Verletzungsupdate zu Biathlon-Star Tommaso Giacomel. Nachdem sich der Italiener zuletzt im Training die Schulter ausgekugelt hatte, hat der italienische Wintersportverband FISI nun mitgeteilt, wie der Genesungsprozess verlaufen soll.

In dem Statement hieß es, dass der 26-Jährige nach seinem Sturz doch nicht operiert werde. Man habe sich bei ihm „für eine konservative Behandlung entschieden“.

Biathlon: Giacomel vom Pech verfolgt

Die Ausfallzeit wird daher aller Voraussicht deutlich kürzer ausfallen, als bisher befürchtet. „Er wird sich weitere zwei bis drei Wochen ausruhen und anschließend das Training schrittweise wieder aufnehmen, um zum Saisonstart in bestmöglicher Form zu sein“, kündigte die FISI an.

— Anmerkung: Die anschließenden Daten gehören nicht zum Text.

Source: an optimization exercise on an open RTL-to-GDS flow (aim: small area). Production flows keep margins and buffers that such runs may drop. RTL that was checked went through simulation tests only; none was proved equivalent to the original. Power figures rest on the tool's default switching activity, not on a simulated workload.

==> v18: inputs <==
==> flow/design.v (excerpt) <==
module geq_decoder (
    input  wire         clk,
    input  wire         rst,               
    input  wire         in_valid,          
    input  wire [7:0]   in_byte,
    output wire         frame_valid,       
    output wire [7:0]   frame_board_id,
    output wire [7:0]   frame_seq,
    output wire [7:0]   frame_brightness,
    output wire [423:0] frame_bars,        
    output wire [423:0] frame_scope,       
    output wire [31:0]  frame_vu           
);
==> module geq_decoder, before the edit <==
module geq_decoder (
    input  wire         clk,
    input  wire         rst,               
    input  wire         in_valid,          
    input  wire [7:0]   in_byte,
    output wire         frame_valid,       
    output wire [7:0]   frame_board_id,
    output wire [7:0]   frame_seq,
    output wire [7:0]   frame_brightness,
    output wire [423:0] frame_bars,        
    output wire [423:0] frame_scope,       
    output wire [31:0]  frame_vu           
);
    localparam integer BODY_LEN = 113;
    localparam [6:0] LFSR_FULL = 7'd25;
    reg        s1;                         
    reg        s2;                         
    reg [6:0]  cur;                        
    reg [7:0]  sum;                        
    reg        chk;                        
    reg [8*BODY_LEN-1:0] body;             
    wire is_aa      = (in_byte == 8'hAA);
    wire is_55      = (in_byte == 8'h55);
    wire full       = (cur == LFSR_FULL);
    wire body_byte  = in_valid && s2 && !full;
    wire check_byte = in_valid && s2 && full;
    always @(posedge clk) begin
        if (rst) begin
            s1  <= 1'b0;
            s2  <= 1'b0;
            chk <= 1'b0;
        end else begin
            chk <= check_byte;
            if (in_valid) begin
                if (s2) begin
                    if (full)
                        s2 <= 1'b0;
                end else if (s1) begin
                    s1 <= is_aa;
                    s2 <= is_55;
                end else begin
                    s1 <= is_aa;
                end
            end
        end
    end
    always @(posedge clk) begin
        if (!s2)
            cur <= 7'd0;
        else if (body_byte)
            cur <= {cur[5:0], ~(cur[6] ^ cur[5])};
    end
    always @(posedge clk) begin
        if (!s2)
            sum <= 8'h00;
        else if (in_valid)
            sum <= sum ^ in_byte;
    end
    assign frame_valid = chk && (sum == 8'h00);
    always @(posedge clk) begin
        if (body_byte)
            body <= {in_byte, body[8*BODY_LEN-1:8]};
    end
    assign frame_board_id   = body[8*0 +: 8];
    assign frame_seq        = body[8*1 +: 8];
    assign frame_brightness = body[8*2 +: 8];
    assign frame_bars       = body[8*3   +: 424];
    assign frame_scope      = body[8*56  +: 424];
    assign frame_vu         = body[8*109 +: 32];
endmodule
export LEC_CHECK = 0
export CAP_MARGIN = 20
export CORE_AREA = 3 3 277 277
export DIE_AREA = 0 0 280 280
export SLEW_MARGIN = 20
create_clock -name core_clock -period 8.0 [get_ports {clk}]
standard.sh (not shown) runs the stock make flow with config.mk's settings and CLKGATE_MAP_FILE= SYNTH_SCRIPT=/design/flow/synth_recipe.tcl, a recipe that flattens the netlist after the stock synthesis.
==> flow/flow/run.sh <==
#!/bin/bash
set -euo pipefail
export BUFFER_PORTS_ARGS="-buffer_cell sky130_fd_sc_hd__buf_1"
export CTS_ARGS="-sink_clustering_enable -repair_clock_nets -dont_use_dummy_load -sink_clustering_size 30 -sink_clustering_max_diameter 100 -buf_list {sky130_fd_sc_hd__clkbuf_8 sky130_fd_sc_hd__clkbuf_16}"
bash standard.sh > standard.log 2>&1
==> inputs of v33, as changes to v18 <==
==> flow/design.v (replaced) <==
module geq_decoder (
    input  wire         clk,
    input  wire         rst,               
    input  wire         in_valid,          
    input  wire [7:0]   in_byte,
    output reg          frame_valid,       
    output wire [7:0]   frame_board_id,
    output wire [7:0]   frame_seq,
    output wire [7:0]   frame_brightness,
    output wire [423:0] frame_bars,        
    output wire [423:0] frame_scope,       
    output wire [31:0]  frame_vu           
);
    localparam integer BODY_LEN = 113;
    localparam [1:0] S_SYNC0 = 2'd0,
                     S_SYNC1 = 2'd1,
                     S_BODY  = 2'd2;
    reg [1:0]  st;
    reg [6:0]  cur;                        
    reg [7:0]  body_xor;                   
    reg [8*BODY_LEN-1:0] body;             
    wire in_body     = in_valid && (st == S_BODY);
    wire body_byte   = in_body && (cur != BODY_LEN);
    wire check_byte  = in_body && (cur == BODY_LEN);
    wire good_packet = check_byte && (body_xor == in_byte);
    always @(posedge clk) begin
        if (rst) begin
            st          <= S_SYNC0;
            cur         <= 7'd0;
            frame_valid <= 1'b0;
        end else begin
            frame_valid <= good_packet;
            if (in_valid) begin
                case (st)
                    S_SYNC0:
                        if (in_byte == 8'hAA)
                            st <= S_SYNC1;
                    S_SYNC1:
                        if (in_byte == 8'h55) begin
                            st  <= S_BODY;
                            cur <= 7'd0;
                        end else if (in_byte != 8'hAA) begin
                            st <= S_SYNC0;
                        end
                    S_BODY:
                        if (cur == BODY_LEN)
                            st <= S_SYNC0;
                        else
                            cur <= cur + 7'd1;
                    default:
                        st <= S_SYNC0;
                endcase
            end
        end
    end
    always @(posedge clk) begin
        if (in_valid && st == S_SYNC1)
            body_xor <= 8'h00;
        else if (body_byte)
            body_xor <= body_xor ^ in_byte;
    end
    always @(posedge clk) begin
        if (body_byte)
            body <= {in_byte, body[8*BODY_LEN-1:8]};
    end
    assign frame_board_id   = body[8*0 +: 8];
    assign frame_seq        = body[8*1 +: 8];
    assign frame_brightness = body[8*2 +: 8];
    assign frame_bars       = body[8*3   +: 424];
    assign frame_scope      = body[8*56  +: 424];
    assign frame_vu         = body[8*109 +: 32];
endmodule
==> flow/run.sh (new file) <==
#!/bin/bash
# synth_recipe.tcl (not shown) runs the flow's synth.tcl, then flattens the netlist and writes it again
# the make line also repeats each setting of config.mk as NAME=value (left out here)
make -C /OpenROAD-flow-scripts/flow DESIGN_CONFIG=/design/flow/config.mk WORK_HOME=/design/flow/orfs CLKGATE_MAP_FILE= SYNTH_SCRIPT=/design/flow/synth_recipe.tcl finish
- CORE_AREA: 3 3 277 277 -> unset
- CORE_MARGIN: unset -> 2
- CORE_UTILIZATION: unset -> 40
- DIE_AREA: 0 0 280 280 -> unset
removed: flow/flow/run.sh
removed: flow/standard.sh
==> notes <==
Against v18, the clock power of v33 is larger by 87%. In v33 the cell count is higher than in v18, by 5.2%. Of v18 and v33, v33 has the higher wire length (gap about 16%, measured against v33). Of v18 and v33, v18 has the higher sequential share of layout area (gap 15 points).
Function not checked in v18: the RTL went through the layout flow alone.

## afterwards: timing with drivers on the ports
No port has a modelled driver above. Below, the same layouts with a new extraction and two added sets of constraints. Step 1 assumes that a clkbuf_16 drives the clock port and a buf_2 every other input. Step 2 moves the port delays by t, midway between the first and last clock arrival at a register: inputs arrive t later, outputs are due t later. That takes back most of the time a late clock gives input paths. a / b / c = ideal ports / drivers / drivers and shift; a / b = the first two.
run | t (ns) | setup WS [ns] | worst setup path at the end | slew at the worst register clock pin (ns)
v18 | 0.617 | 3.897 / 3.856 / 3.238 | input to register | 0.11 / 0.11
v33 | 0.690 | 4.048 / 4.005 / 3.315 | input to register | 0.06 / 0.06
After both steps setup and hold are still met in every run listed. For v33, which loses most, drivers alone change the setup slack by -0.043 ns; drivers and shift together by -0.733 ns.
Background: an optimization exercise with open tools, aiming at small area. Do not read the settings as production practice. In this exercise RTL edits were held to simulation tests only and were not proved equivalent to the original. The flow treats the clock pin as an ideal source. Dropping or thinning the clock tree relies on that and would not hold on a real chip. No activity file was given, so power comes from the tool's default toggle rates.

## middle
// flashcart
module flashcart (
    input  wire        clk,
    input  wire        rst,           
    input  wire        req_valid,
    output wire        req_ready,
    input  wire        req_ev,        
    input  wire [2:0]  req_code,      
    input  wire [1:0]  req_win,       
    input  wire        req_we,        
    input  wire [12:0] req_off,
    input  wire [7:0]  req_data,
    input  wire        cfg_fj,        
    input  wire        cfg_bj,
    input  wire        cfg_cp,
    output wire        rsp_valid,
    output wire [7:0]  rsp_data,
    output wire        rsp_ok,        
    output wire        rsp_fwd,       
    output wire        rsp_map,       
    output wire [1:0]  rsp_ge,
    output wire [3:0]  rsp_bank,
    output wire [3:0]  rsp_flags,     
    output wire        rsp_bsel,      
    output wire        rsp_cpchg,     
    output wire        fl_en,
    output wire        fl_we,
    output wire [16:0] fl_addr,
    output wire [7:0]  fl_wdata,
    input  wire [7:0]  fl_rdata,
    output wire        ram_en,
    output wire        ram_we,
    output wire [14:0] ram_addr,
    output wire [7:0]  ram_wdata,
  ...
clock: 5.0 ns
lec_check: 0
cap_margin: 0
core_margin: 2
core_utilization: 45
gpl_timing_driven: 0
slew_margin: 0
standard.sh (not shown) runs the stock make flow with config.mk's settings and CLKGATE_MAP_FILE= SYNTH_SCRIPT=/design/flow/synth_recipe.tcl, a recipe that flattens the netlist after the stock synthesis.
==> flow/flow/run.sh <==
#!/bin/bash
# ORFS layout as standard.sh runs it, with these changes:
#  - synthesis (flow/synth.tcl, the standard synthesis script) maps the
#    logic with area-oriented ABC scripts instead of ORFS's speed script:
#    it is run once with each script in flow/abc/ and the netlist with the
#    smallest cell area is kept (registers are mapped before ABC runs, so
#    every run has the same registers);
#  - the buffers ABC inserts are removed at floorplan;
#  - the port buffers are the smallest buffer, buf_1;
#  - the clock tree is one level of clock buffers (flow/cts_hook.tcl).
set -euo pipefail
STAT=$PWD/orfs/reports/$FLOW_PLATFORM/flashcart/base/synth_stat.txt
best=""
best_area=""
for s in "$PWD"/flow/abc/*.script; do
  name=$(basename "$s" .script)
  bash standard.sh clean_synth > "clean_$name.log" 2>&1 || true
  if FLOW_ABC_SCRIPT=$s bash standard.sh SYNTH_SCRIPT=$PWD/flow/synth.tcl synth \
       > "synth_$name.log" 2>&1; then
    area=$(grep -oE "Chip area for module .*: [0-9.]+" "$STAT" | awk '{print $NF}')
    echo "$name $area" >> synth_areas.txt
    if [[ -z "$best" ]] || awk -v a="$area" -v b="$best_area" 'BEGIN{exit !(a < b)}'; then
      best=$s
      best_area=$area
    fi
  fi
done
echo "best: $best $best_area" >> synth_areas.txt
bash standard.sh clean_synth > clean_best.log 2>&1 || true
FLOW_ABC_SCRIPT=$best bash standard.sh SYNTH_SCRIPT=$PWD/flow/synth.tcl synth > synth.log 2>&1
bash standard.sh \
  BUFFER_PORTS_ARGS="-buffer_cell sky130_fd_sc_hd__buf_1" \
  REMOVE_ABC_BUFFERS=1 \
  CLK_K=4 CLK_CELL=sky130_fd_sc_hd__clkbuf_4 PRE_CTS_TCL=$PWD/flow/cts_hook.tcl \
  finish > layout.log 2>&1
Other scripts of this flow, unchanged in this note and not shown: flow/flow/abc/i3_sy4_e50.script, flow/flow/abc/i4_s2_e0.script, flow/flow/abc/i4_s3_e20.script, flow/flow/abc/i5_s3_e0.script, flow/flow/abc/i5_s3_e20.script, flow/flow/abc/i6_e10.script, flow/flow/abc/i6_s3_e20.script, flow/flow/abc/i6_s3_e50.script, flow/flow/abc/r2.script, flow/flow/abc/r3.script, flow/flow/cts_hook.tcl, flow/flow/synth.tcl
The following lists how north was set up differently from middle:
--- a/flow/design.v
+++ b/flow/design.v
@@ -42,21 +42,20 @@
                      F_ERASE_UNLOCK1 = 4'b0110,
                      F_ERASE_UNLOCK2 = 4'b0111;
     reg        fj, bj, cp_dev;
     reg        att;
     reg        active;
     reg [3:0]  bank;
     reg        allow_bank, no_freeze;
     reg        export_ram;
     reg [3:0]  fstate;
     reg        ph;             
-    reg [2:0]  ehi;            
     reg [13:0] els;            
     localparam [13:0] EPOL = 14'h2AAA;
     wire [13:0] elo = els ^ EPOL;
     wire cpe         = !fj && fstate[0];
     wire reu_mapping = !fj && fstate[1];
     wire wol         = fstate[2];         
     wire f_auto      = fj && (fstate == F_AUTOSELECT);
     wire f_perr  = (fstate[3:2] == 2'b10);
     wire er      = (fstate[3:1] == 3'b111);
     wire chip    = fstate[0];
@@ -108,30 +107,33 @@
         endcase
     end
     wire f_prog    = (fstate == F_PROGRAM);
     wire rd_ident  = f_auto && (o8 <= 8'h02);
     wire prog      = flash_store && f_prog;
     assign req_ready = ph;
     wire   acc       = req_valid && ph;
     wire   elo_z     = (elo[12:0] == 13'd0);
     wire   elo_fb    = elo[13] ^ elo[4] ^ elo[2] ^ elo[0] ^ elo_z;
     wire   elo_end   = elo_z && elo[13];
-    wire   er_last   = elo_end && (!chip || ehi == 3'h7);
+    wire   sec_step  = er && chip && elo_end;
+    wire   sec_t1    = sec_step && !bank[1];                
+    wire   sec_t2    = sec_t1 && bank[0];                   
+    wire   er_last   = elo_end && (!chip || (!bank[1] && bank[0] && !fj));
     wire   er_start  = flash_store && f_next[3] && f_next[2];
     assign rsp_valid = (acc && !er_start) || (er && er_last);
     wire [7:0] pgm_new = fl_rdata & d;
     wire       pgm_ok  = (pgm_new == d);
     wire fl_rd  = mem_read && !export_ram && !rd_ident && !f_perr;
     wire ram_rd = mem_read && export_ram;
     assign fl_en    = er || (req_valid && ((fl_rd && !ph) || prog));
     assign fl_we    = er || (ph && prog);
-    assign fl_addr  = {fl_a[16:14] ^ ehi, elo | (fl_a[13:0] & {14{!er}})};
+    assign fl_addr  = {fl_a[16:14], elo | (fl_a[13:0] & {14{!er}})};
     assign fl_wdata = er ? 8'hFF : pgm_new;
     assign ram_en    = !er && req_valid && ((ram_rd && !ph) || (ram_write && ph));
     assign ram_we    = ram_write;
     assign ram_addr  = {(req_win[1] || allow_bank) ? bank[1:0] : 2'b00, bank_off};
     assign ram_wdata = d;
     wire       reg_ok = att && active;
     wire [7:0] status = {bank[2], reu_mapping, bank[3], bank[1:0], 1'b0,
                          allow_bank, fj};
     wire [7:0] fstat  = {~fstate[1], fstate[0], 1'b1, 5'd0};
     wire t_fa   = req_ev && (!att || !no_freeze);
@@ -169,36 +171,39 @@
     wire a_r0  = a_wr && !o8[0];
     wire a_r1f = a_wr && o8[0] && fj;
     wire a_r1n = a_wr && o8[0] && !fj && !wol;
     wire a_r1  = a_r1f || a_r1n;
     wire a_tog = acc && t_st;
     wire a_fs  = acc && flash_store;
     wire a_bk  = a_r0 || a_r1;
     always @(posedge clk) begin
         ph  <= req_valid && !er && !ph;
         els <= er ? ({elo[12:0], elo_fb} ^ EPOL) : EPOL;
-        ehi <= (er && chip) ? (elo_end ? ehi + 3'd1 : ehi) : 3'd0;
         att <= !rst && (a_att || (att && !a_det));
         if (!att) begin
             fj     <= cfg_fj;
             bj     <= cfg_bj;
             cp_dev <= cfg_cp;
+        end else if (sec_t2) begin
+            fj     <= !fj;
         end
         active      <= a_att || a_rst || a_frz ||
                        (active && !(a_r0 && d[2]));
         no_freeze   <= (a_r1 && d[2]) || (no_freeze && !(a_att || a_r1));
         allow_bank  <= (a_r1 && d[1]) || (allow_bank && !(a_att || a_r1));
         export_ram  <= a_frz || (a_r0 && d[5]) ||
                        (export_ram && !(a_att || a_rst || a_r0));
-        bank[2:0]   <= ({3{a_bk}} & {d[7], d[4], d[3]}) |
-                       ({3{!(a_att || a_bk)}} & bank[2:0]);
-        bank[3]     <= (a_r1f && bj && !d[5]) || (bank[3] && !(a_att || a_bk));
+        bank[2:0]   <= (({3{a_bk}} & {d[7], d[4], d[3]}) |
+                        ({3{!(a_att || a_bk)}} & bank[2:0])) ^
+                       {sec_t1, sec_step, sec_t1};
+        bank[3]     <= ((a_r1f && bj && !d[5]) ||
+                        (bank[3] && !(a_att || a_bk))) ^ sec_t2;
         if (a_att || (a_rst && fj) || (er && er_last))
             fstate <= F_READ;
         else if (a_rst)
             fstate[2] <= 1'b0;                   
         else if (a_r1n)
             fstate[2:0] <= {1'b1, d[6], d[0]};   
         else if (a_fs)
             fstate <= f_prog ? (pgm_ok ? F_READ : {2'b10, d[7], 1'b0}) : f_next;
         else if (a_tog)
             fstate[0] <= ~fstate[0];
--- outcome ---
Compared with middle, cell area after synthesis in north decreased by a few percent. north vs middle: clock network fraction of design power down. north against middle: power increased by about 1.2% relative to the old numbers; post-layout instance area decreased by 58 sq um relative to the old numbers; final worst-path cycle share decreased by 0.74 points relative to the old numbers; HPWL after detailed placement decreased by 0.32% relative to the old numbers. Compared to middle, north was floorplanned on a smaller die. In the tables for north and middle, routed metal-1 wirelength reads higher with middle. north reports its beginning of the critical path as req_win[1] while middle reports req_off[0]. Looking at via count, north sits 87 below middle. Relative to middle, number of nets in the layout has decreased by 2 in north.
No run of this note takes its clock network from TritonCTS; it comes from the design's own scripts or RTL.

static timing again, ports no longer ideal:
How much do the figures lean on ideal ports? The routed layouts below were timed once more, with nothing changed but the port constraints.
Step 1 assumes that a clkbuf_16 drives the clock port and a buf_2 every other input.
Step 2 times the ports against the registers' clock, not the clock port: input delays grow and output delays shrink by t, the midpoint of the rising clock arrivals with the driver on.
Slacks: ideal ports / drivers / drivers and shift; pairs: ideal ports / drivers.
run | t (ns) | slack for setup (ns) | worst setup path after step 2 | worst data-port slew with drivers (ns) | pins driven straight from the clock port
middle | 0.207 | 0.219 / 0.195 / 0.195 | input to output | 0.04 | 4
north | 0.200 | 0.255 / 0.230 / 0.230 | input to output | 0.04 | 4
After both steps every run listed still meets setup and hold. For north, which loses most, drivers alone change the setup slack by -0.025 ns; drivers and shift together by -0.025 ns.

Nach seinem Sturz im Training hatte sich Giacomel via Instagram an seine Fans gewandt: „2026 liefert weiter. Ich bin heute im Training auf Moos ausgerutscht und habe mir die linke Schulter ausgekugelt. Mir reicht es mit dem Scheiß.“

Drama bei den Olympischen Winterspielen

Für den italienischen Wintersport-Star ist es nicht der erste Rückschlag in diesem Jahr. Bei den Olympischen Winterspielen in seinem Heimatland war er im Februar während des Massenstarts zusammengebrochen. Bei den Untersuchungen wurde später ein Herzfehler diagnostiziert. Erst Mitte April hatte er sein Comeback gegeben.

Die Biathlon-Saison startet für die Männer am 26. November mit dem ersten Wettkampf im finnischen Kontiolahti.